A Excel Consulting, oferece-lhe serviços de:
O termo Data Cleansing envolve a detecção e correcção (e remoção) de registos corruptos ou incorrectos de uma Base de Dados. O serviço de Data Cleansing pode transformar e combinar diferentes dados, remover incorrecções, standartizar valores, remover redundâncias, dividir dados previamente juntos e remover dados corrompidos, criando assim informação consistente e fiável.
Fig. 1 Um exemplo de Data Parsing (divisão de dados):
O Nome Completo foi separado em colunas de Titulo, 1º nome, 2º nome, apelido e sufixo usando regras de reconhecimento automatizado. Alguns projectos de divisão mais complexos podem requerer variadas regras de reconhecimento para atingirem o sucesso desejável.
Fig. 2 Um exemplo de Standartização de Dados:
Variadas versões de Lisboa são standartizadas em apenas um único nome.
Data Integration é o processo de combinar dados a partir de diferentes origens e oferecer ao utilizador uma visão unificada dos dados. O processo de Data Cleansing está muitas vezes associado a este.
Durante o processo de Data Integration, dados de múltiplas origens são combinados numa única, e dados redundantes são identificados para consolidação ou eliminação.
O processo de Data Integration é essencial para uma correcta gestão da empresa, já que conecta informação necessária para fazer decisões estratégicas, permite fácil e correcto acesso aos dados, aumenta a qualidade e compreensão dos dados, promove a consistência e reduz os custos de armazenamento, processamento e recolha.

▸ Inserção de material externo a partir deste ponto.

This is an optimization exercise on Yosys and OpenROAD, whose aim is small area, a short achievable clock period and few clock cycles per item, not a production implementation. Only simulation tests tie the RTL to the original design; equivalence was not proved. Power and IR drop assume default switching activity.

// aq_exec
module aq_exec (
    input  wire        clk,
    input  wire        rst,
    input  wire        in_valid,
    output reg         in_ready,
    input  wire [31:0] in_insn,
    input  wire [31:0] in_a,       
    input  wire [31:0] in_b,       
    output reg         out_valid,
    input  wire        out_ready,
    output reg  [3:0]  out_rd,
    output reg         out_we,
    output reg  [31:0] out_result,
    output reg  [1:0]  out_fault   
);
Size: roughly 4500 cells after synthesis, about 260 flip-flops, roughly 140 I/O pins, about 34000 um^2 of cells after synthesis.
clock: 10.0 ns
lec_check: 0
cap_margin: 20
core_margin: 2
core_utilization: 40
slew_margin: 20
run.sh (not shown) runs the stock make flow with config.mk's settings and CLKGATE_MAP_FILE= SYNTH_SCRIPT=/design/flow/synth_recipe.tcl, a recipe that flattens the netlist after the stock synthesis.
Testbench counts at the start, summed over its fixed seeds: cycles 24,843, items 16,000.
==> next run, changes <==
--- a/flow/design.v
+++ b/flow/design.v
@@ -83,47 +83,45 @@
     reg        we1;
     reg [1:0]  f1;
     reg [31:0] a1;           
     reg [33:0] b1;           
     reg [5:0]  ca1, cb1;     
     reg [4:0]  cnt1;         
     reg        ph1;          
-    reg        al1;          
     reg        bm1;          
     reg        neg1;         
     reg        bn1;          
     reg        blk1;         
-    reg        q2f;          
     reg        v2;
     reg [31:0] x2, y2;
     reg        c2;
     reg [3:0]  rd2;
     reg        we2;
     reg [1:0]  f2;
     reg        vk;           
     reg [31:0] rk;
     reg [3:0]  rdk;
     reg        wek;
     reg [1:0]  fk;
     wire head_free = !out_valid || out_ready;
     wire s2_go     = v2 && (!vk || head_free);
-    wire s2_free   = q2f || out_ready;
+    wire s2_free   = !v2 || s2_go;
     wire s1_go     = v1 && s2_free;
     wire accept    = in_valid && in_ready;
     wire d_last  = (cnt1 == 5'd0);
     wire m_last  = (b1[31:7] == {25{b1[31]}});
-    wire s1_last = k1[K_DIV] ? (al1 && d_last) : k1[K_MUL] ? m_last : 1'b1;
+    wire s1_last = k1[K_DIV] ? (ph1 && d_last) : k1[K_MUL] ? m_last : 1'b1;
     wire [31:0] a_mag = (a1 ^ {32{a1[31]}}) + {31'd0, a1[31]};
     wire [6:0]  s_raw = {1'b0, cb1} - {1'b0, ca1} + {6'd0, a1[31]};
     wire [4:0]  dsh   = s_raw[5] ? 5'd31 : s_raw[4:0];       
     reg  [31:0] a_rev;
     always @(*) for (i = 0; i < 32; i = i + 1) a_rev[i] = a1[31-i];
     wire        sh_div = k1[K_DIV];
     wire [33:0] sh_src = sh_div ? b1 : {2'b0, k1[K_SHR] ? a_rev : a1};
-    wire [4:0]  sh_amt = sh_div ? cnt1 : b1[4:0];
+    wire [4:0]  sh_amt = sh_div ? dsh : b1[4:0];
     wire [33:0] sh_out = sh_src << sh_amt;
     reg  [31:0] sh_rev;
     always @(*) for (i = 0; i < 32; i = i + 1) sh_rev[i] = sh_out[31-i];
     wire [33:0] dd   = {2'b0, a1} + b1 + {33'd0, !bn1};
     wire        qb   = !dd[33];
     wire [31:0] rr   = qb ? dd[31:0] : a1;
     wire [31:0] q_nx = {x2[30:0], qb};
@@ -174,15 +172,15 @@
         if (k1[K_OR])  x_nx = a1 | b1[31:0];
         if (k1[K_AND]) x_nx = a1 & b1[31:0];
         if (k1[K_SHR]) x_nx = sh_rev;
         if (k1[K_SHL]) x_nx = sh_out[31:0];
         if (k1[K_LUI]) x_nx = b1[31:0];
         if (k1[K_MUL]) begin x_nx = m4a[31:0]; y_nx = m4a[63:32]; end
         if (k1[K_DIV]) begin
-            x_nx = al1 ? q_nx ^ {32{neg1 & d_last}} : 32'd0;
+            x_nx = ph1 ? q_nx ^ {32{neg1 & d_last}} : 32'd0;
             c_nx = neg1;
         end
     end
     wire [32:0] sum = {x2, 1'b1} + {y2, c2};
     wire v1_n   = accept || (v1 && !(s1_go && s1_last));
     wire v2_n   = s1_go ? s1_last : (v2 && !s2_go);
     wire v3_n   = head_free ? (vk || s2_go) : 1'b1;
@@ -191,32 +189,31 @@
     always @(*) begin
         blk1_n = blk1;
         if (accept)
             blk1_n = kind_in[K_DIV] || (kind_in[K_MUL] && !m_one);
         else if (s1_go && s1_last)
             blk1_n = 1'b0;
         else if (s1_go && k1[K_DIV])
-            blk1_n = !ph1 || (al1 ? (cnt1 != 5'd1) : (cnt1 != 5'd0));
+            blk1_n = ph1 ? (cnt1 != 5'd1) : (dsh != 5'd0);
         else if (s1_go && k1[K_MUL])
             blk1_n = !(b1[31:15] == {17{b1[31]}});
     end
     always @(posedge clk) begin
         if (rst) begin
-            v1 <= 1'b0; blk1 <= 1'b0; q2f <= 1'b1;
+            v1 <= 1'b0; blk1 <= 1'b0;
             v2 <= 1'b0;
             vk <= 1'b0;
             out_valid <= 1'b0;
             in_ready  <= 1'b1;
         end else begin
             v1 <= v1_n;
             v2 <= v2_n;
             vk <= vk_n;
             out_valid <= v3_n;
             blk1 <= blk1_n;
-            q2f  <= !v2_n || !vk_n || !v3_n;
             in_ready <= !(v1_n && v2_n && v3_n && vk_n) && !blk1_n;
         end
     end
     always @(posedge clk) begin
         if (head_free) begin
             if (vk) begin
                 out_result <= rk; out_rd <= rdk; out_we <= wek; out_fault <= fk;
@@ -237,25 +234,22 @@
             we1  <= (fault_in == 2'd0) && (rs3[3:0] != 4'd0);
             f1   <= fault_in;
             a1   <= a_in;
             b1   <= {{2{b_in[31]}}, b_in};
             ca1  <= clz_a;
             cb1  <= clz_b;
             ph1  <= 1'b0;
-            al1  <= 1'b0;
             bm1  <= 1'b0;
             neg1 <= in_a[31] ^ in_b[31];
             bn1  <= in_b[31];
         end else if (s1_go && k1[K_DIV] && !ph1) begin
             a1   <= a_mag;
+            b1   <= sh_out ^ {34{!bn1}};
             cnt1 <= dsh;
             ph1  <= 1'b1;
-        end else if (s1_go && k1[K_DIV] && !al1) begin
-            b1   <= sh_out ^ {34{!bn1}};
-            al1  <= 1'b1;
         end else if (s1_go && k1[K_DIV]) begin
             a1   <= rr;
             b1   <= {1'b1, b1[33:1]};
             cnt1 <= cnt1 - 5'd1;
         end else if (s1_go && k1[K_MUL]) begin
             a1   <= {a1[23:0], 8'd0};
             b1   <= {{8{b1[33]}}, b1[33:8]};
After rerunning:
- register-to-register slack loses 590 ps
- clock-buffer cell count went down by 4
- total power went up by well over a third
- global-route usage rose by 1.3 points
- core utilization is lower by 0.56 points
- synthesized area came out higher slightly
- wire length goes up by a few percent
Testbench counts after the change, summed over its fixed seeds: cycles 24,381, items 16,000.

========
The RTL this note starts from:
==> flow/design.v <==
module aq_exec (
    input  wire        clk,
    input  wire        rst,
    input  wire        in_valid,
    output wire        in_ready,
    input  wire [31:0] in_insn,
    input  wire [31:0] in_a,       
    input  wire [31:0] in_b,       
    output reg         out_valid,
    input  wire        out_ready,
    output reg  [3:0]  out_rd,
    output reg         out_we,
    output reg  [31:0] out_result,
    output reg  [1:0]  out_fault   
);
    localparam K_ADD = 0, K_SUB = 1, K_XOR = 2, K_OR = 3, K_AND = 4, K_SHR = 5,
               K_SHL = 6, K_LUI = 7, K_MUL = 8, K_DIV = 9;
    integer i;
    wire [5:0]  op   = in_insn[31:26];
    wire [4:0]  rs3  = in_insn[25:21];
    wire [4:0]  rs1  = in_insn[20:16];
    wire [4:0]  rs2  = in_insn[15:11];
    wire [31:0] imm  = {{16{in_insn[15]}}, in_insn[15:0]};
    wire is_rfmt = (op >= 6'd2 && op <= 6'd8) || op == 6'd30 || op == 6'd31;
    wire is_gfmt = (op >= 6'd9 && op <= 6'd13);
    wire is_lui  = (op == 6'd26);
    reg legal;
    always @(*) begin
        if (is_rfmt)      legal = !rs3[4] && !rs1[4] && !rs2[4];
        else if (is_gfmt) legal = !rs3[4] && !rs1[4];
        else if (is_lui)  legal = !rs3[4];
        else              legal = 1'b0;
    end
    wire is_div = (op == 6'd31);
    wire is_mul = (op == 6'd30);
    wire b_zero = (in_b == 32'd0);
    wire [1:0] fault_in = !legal ? 2'd2 : (is_div && b_zero) ? 2'd1 : 2'd0;
    wire [31:0] sa = in_a ^ {32{in_a[31]}};
    wire [31:0] sb = in_b ^ {32{in_b[31]}};
    reg  [5:0]  clz_a, clz_b;
    always @(*) begin
        clz_a = 6'd32;
        for (i = 0; i < 32; i = i + 1) if (sa[i]) clz_a = 6'd31 - i;
        clz_b = 6'd32;
        for (i = 0; i < 32; i = i + 1) if (sb[i]) clz_b = 6'd31 - i;
    end
    wire [6:0]  s_raw = {1'b0, clz_b} - {1'b0, clz_a} + {6'd0, in_a[31]};
    wire [4:0]  dsh   = s_raw[5] ? 5'd31 : s_raw[4:0];
    reg  [31:0] sm_a;
    always @(*) begin
        sm_a = sa;
        for (i = 30; i >= 0; i = i - 1) sm_a[i] = sm_a[i] | sm_a[i+1];
    end
    wire [31:0] lim_a  = in_a[31] ? {sm_a[30:0], 1'b1} : sm_a;
    wire        q_zero = |(sb & ~lim_a);
    wire a7  = (sa[30:7]  == 24'd0), b7  = (sb[30:7]  == 24'd0);
    wire a15 = (sa[30:15] == 16'd0), b15 = (sb[30:15] == 16'd0);
    wire a23 = (sa[30:23] == 8'd0),  b23 = (sb[30:23] == 8'd0);
    wire swap = is_mul && ((a7 && !b7) || (a15 && !b15) || (a23 && !b23));
    wire m_one = swap ? a7 : b7;        
    reg [9:0] kind_in;
    always @(*) begin
        kind_in = 10'd0;
        case (op)
            6'd2, 6'd9:   kind_in[K_ADD] = 1'b1;
            6'd3, 6'd10:  kind_in[K_SUB] = 1'b1;
            6'd4, 6'd11:  kind_in[K_XOR] = 1'b1;
            6'd5, 6'd12:  kind_in[K_OR]  = 1'b1;
            6'd6, 6'd13:  kind_in[K_AND] = 1'b1;
            6'd7:         kind_in[K_SHR] = 1'b1;
            6'd8:         kind_in[K_SHL] = 1'b1;
            6'd26:        kind_in[K_LUI] = 1'b1;
            6'd30:        kind_in[K_MUL] = 1'b1;
            6'd31:        if (!q_zero) kind_in[K_DIV] = 1'b1;  
            default: ;
        endcase
    end
    wire sel_i = is_gfmt;
    wire sel_l = is_lui;
    wire sel_b = !swap && !is_gfmt && !is_lui;
    wire [31:0] a_in = ({32{swap}} & in_b) | ({32{!swap}} & in_a);
    wire [31:0] b_in = ({32{swap}} & in_a) | ({32{sel_i}} & imm) |
                       ({32{sel_l}} & {imm[19:0], 12'd0}) | ({32{sel_b}} & in_b);
    reg        v1;
    reg [9:0]  k1;
    reg [3:0]  rd1;
    reg        we1;
    reg [1:0]  f1;
    reg [31:0] a1;           
    reg [33:0] b1;           
    reg [4:0]  cnt1;         
    reg        ph1;          
    reg        bm1;          
    reg        neg1;         
    reg        bn1;          
    reg        blk1;         
    reg        q2f;          
    reg        v2;
    reg [31:0] x2, y2;
    reg        c2;
    reg [3:0]  rd2;
    reg        we2;
    reg [1:0]  f2;
    wire head_free = !out_valid || out_ready;
    wire s2_go     = v2 && head_free;
    wire s2_free   = q2f || out_ready;
    wire s1_go     = v1 && s2_free;
    assign in_ready = !v1 || (!blk1 && s2_free);
    wire accept    = in_valid && in_ready;
    wire d_last  = (cnt1 == 5'd0);
    wire m_last  = (b1[31:7] == {25{b1[31]}});
    wire s1_last = k1[K_DIV] ? (ph1 && d_last) : k1[K_MUL] ? m_last : 1'b1;
    wire [31:0] a_mag = (a1 ^ {32{a1[31]}}) + {31'd0, a1[31]};
    reg  [31:0] a_rev;
    always @(*) for (i = 0; i < 32; i = i + 1) a_rev[i] = a1[31-i];
    wire        sh_div = k1[K_DIV];
    wire [33:0] sh_src = sh_div ? b1 : {2'b0, k1[K_SHR] ? a_rev : a1};
    wire [4:0]  sh_amt = sh_div ? cnt1 : b1[4:0];
    wire [33:0] sh_out = sh_src << sh_amt;
    reg  [31:0] sh_rev;
    always @(*) for (i = 0; i < 32; i = i + 1) sh_rev[i] = sh_out[31-i];
    wire [33:0] dd   = {2'b0, a1} + b1 + {33'd0, !bn1};
    wire        qb   = !dd[33];
    wire [31:0] rr   = qb ? dd[31:0] : a1;
    wire [31:0] q_nx = {x2[30:0], qb};
    reg  [127:0] ppf;
    reg  [31:0]  ppr;
    reg  [3:0]   bneg;
    reg  [2:0]   bg;
    reg  [32:0]  am;
    always @(*) begin
        for (i = 0; i < 4; i = i + 1) begin
            bg = {b1[2*i+1], b1[2*i], (i == 0) ? bm1 : b1[2*i-1]};
            case (bg)
                3'b001, 3'b010: am = {1'b0, a1};
                3'b011:         am = {a1, 1'b0};
                3'b100:         am = ~{a1, 1'b0};
                3'b101, 3'b110: am = ~{1'b0, a1};
                3'b111:         am = ~33'd0;
                default:        am = 33'd0;
            endcase
            bneg[i] = bg[2];
            ppr = am[31:0] << (2 * i);
            if (i > 0) ppr[2*i-2] = bneg[i-1];
            ppf[32*i +: 32] = ppr;
        end
    end
    function [63:0] csa(input [31:0] x, input [31:0] y, input [31:0] z);
        reg [31:0] s, c;
        begin
            s = x ^ y ^ z;
            c = (x & y) | (x & z) | (y & z);
            csa = {c[30:0], 1'b0, s};
        end
    endfunction
    wire [31:0] xa = ph1 ? x2 : 32'd0;
    wire [31:0] ya = ph1 ? y2 : 32'd0;
    wire [63:0] m1a = csa(ppf[31:0], ppf[63:32], ppf[95:64]);
    wire [63:0] m1b = csa(ppf[127:96], xa, ya);
    wire [63:0] m2a = csa(m1a[31:0], m1a[63:32], m1b[31:0]);
    wire [63:0] m3a = csa(m2a[31:0], m2a[63:32], m1b[63:32]);
    wire [63:0] m4a = csa(m3a[31:0], m3a[63:32], {25'd0, bneg[3], 6'd0});
    reg [31:0] x_nx, y_nx;
    reg        c_nx;
    always @(*) begin
        x_nx = 32'd0; y_nx = 32'd0; c_nx = 1'b0;
        if (k1[K_ADD]) begin x_nx = a1; y_nx = b1[31:0]; end
        if (k1[K_SUB]) begin x_nx = a1; y_nx = ~b1[31:0]; c_nx = 1'b1; end
        if (k1[K_XOR]) x_nx = a1 ^ b1[31:0];
        if (k1[K_OR])  x_nx = a1 | b1[31:0];
        if (k1[K_AND]) x_nx = a1 & b1[31:0];
        if (k1[K_SHR]) x_nx = sh_rev;
        if (k1[K_SHL]) x_nx = sh_out[31:0];
        if (k1[K_LUI]) x_nx = b1[31:0];
        if (k1[K_MUL]) begin x_nx = m4a[31:0]; y_nx = m4a[63:32]; end
        if (k1[K_DIV]) begin
            x_nx = ph1 ? q_nx ^ {32{neg1 & d_last}} : 32'd0;
            c_nx = neg1;
        end
    end
    wire [32:0] sum = {x2, 1'b1} + {y2, c2};
    wire v1_n   = accept || (v1 && !(s1_go && s1_last));
    wire v2_n   = s1_go ? s1_last : (v2 && !s2_go);
    wire v3_n   = head_free ? s2_go : 1'b1;
    reg  blk1_n;
    always @(*) begin
        blk1_n = blk1;
        if (accept)
            blk1_n = kind_in[K_DIV] || (kind_in[K_MUL] && !(a7 || b7));
        else if (s1_go && s1_last)
            blk1_n = 1'b0;
        else if (s1_go && k1[K_DIV])
            blk1_n = ph1 ? (cnt1 != 5'd1) : (cnt1 != 5'd0);
        else if (s1_go && k1[K_MUL])
            blk1_n = !(b1[31:15] == {17{b1[31]}});
    end
    always @(posedge clk) begin
        if (rst) begin
            v1 <= 1'b0; blk1 <= 1'b0; q2f <= 1'b1;
            v2 <= 1'b0;
            out_valid <= 1'b0;
        end else begin
            v1 <= v1_n;
            v2 <= v2_n;
            out_valid <= v3_n;
            blk1 <= blk1_n;
            q2f  <= !v2_n || !v3_n;
        end
    end
    wire en1 = !v1 || s2_free;                  
    wire en3 = head_free;
    wire it1 = v1 && !s1_last;                  
    always @(posedge clk) begin
        if (en3) begin
            out_result <= sum[32:1]; out_rd <= rd2; out_we <= we2; out_fault <= f2;
        end
        if (s2_free) begin
            x2 <= x_nx; y2 <= y_nx; c2 <= c_nx;
            rd2 <= rd1; we2 <= we1; f2 <= f1;
        end
        if (en1) begin
            if (!it1) begin
                k1   <= kind_in;
                rd1  <= rs3[3:0];
                we1  <= (fault_in == 2'd0) && (rs3[3:0] != 4'd0);
                f1   <= fault_in;
                a1   <= a_in;
                b1   <= {{2{b_in[31]}}, b_in};
                cnt1 <= dsh;
                ph1  <= 1'b0;
                bm1  <= 1'b0;
                neg1 <= in_a[31] ^ in_b[31];
                bn1  <= in_b[31];
            end else if (k1[K_DIV] && !ph1) begin
                a1   <= a_mag;
                b1   <= sh_out ^ {34{!bn1}};
                ph1  <= 1'b1;
            end else if (k1[K_DIV]) begin
                a1   <= rr;
                b1   <= {1'b1, b1[33:1]};
                cnt1 <= cnt1 - 5'd1;
            end else begin
                a1   <= {a1[23:0], 8'd0};
                b1   <= {{8{b1[33]}}, b1[33:8]};
                bm1  <= b1[7];
                ph1  <= 1'b1;
            end
        end
    end
endmodule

Fig. 3 Um exemplo de Data Integration:
Duas tabelas são consolidadas de forma a criar uma terceira devido a ligação do 1º e último nome (ligação através de uma “Key” comum)
Data Enrichment adiciona mais informação a partir de origens internas (outras bases de dados) ou externas (internet, bolsa, etc) à Base de Dados já utilizada na empresa. Este processo aumenta o valor da informação existente e permitindo maior analise do mesmo.
Um exemplo de enriquecimento dos dados e a associação do registo de cliente da Base da Dados da empresa com os dados de consumo gerais e informação estatística vinda de outras origens.
Fig. 4 Um exemplo de Data Enrichment:
Para definir o target em que o cliente se enquadra, a informação de rendimentos é integrada com a informação já existente.
O Data Minning, tal como nome indica, vai “minando” os seus dados até descobrir as informações mais relevantes que estão escondidas na sua Bases de Dados. As informações descobertas podem ser padrões de consumo de produtos, informações sobre a produção e fabrico, ou custo de produção e despesas na sua empresa.
A utilização de Data Minning, e os padrões descobertos nos seus dados, desempenham um papel fundamental no processo de decisão na gestão da sua empresa, já que permitem um aumento do lucro e a descoberta de possíveis oportunidades ou ameaças os seus produtos ou serviços.
Esta analise aprofundada dos dados permite segmentar os mesmos sendo assim possível, por exemplo, contactar da forma mais adequada e personalizada os seus clientes, oferecendo-lhes promoções ou informações sobre os produtos que ele consome ou poderá vir a consumir.
Por fim, a informação resumida de quem, quando e como foi consumidor dos seus produtos ou serviços e a evolução desse consumo ao logo do tempo, permitir-lhe com antecedência prever e modificar a sua oferta para ir de encontro as necessidades futuras do mercado.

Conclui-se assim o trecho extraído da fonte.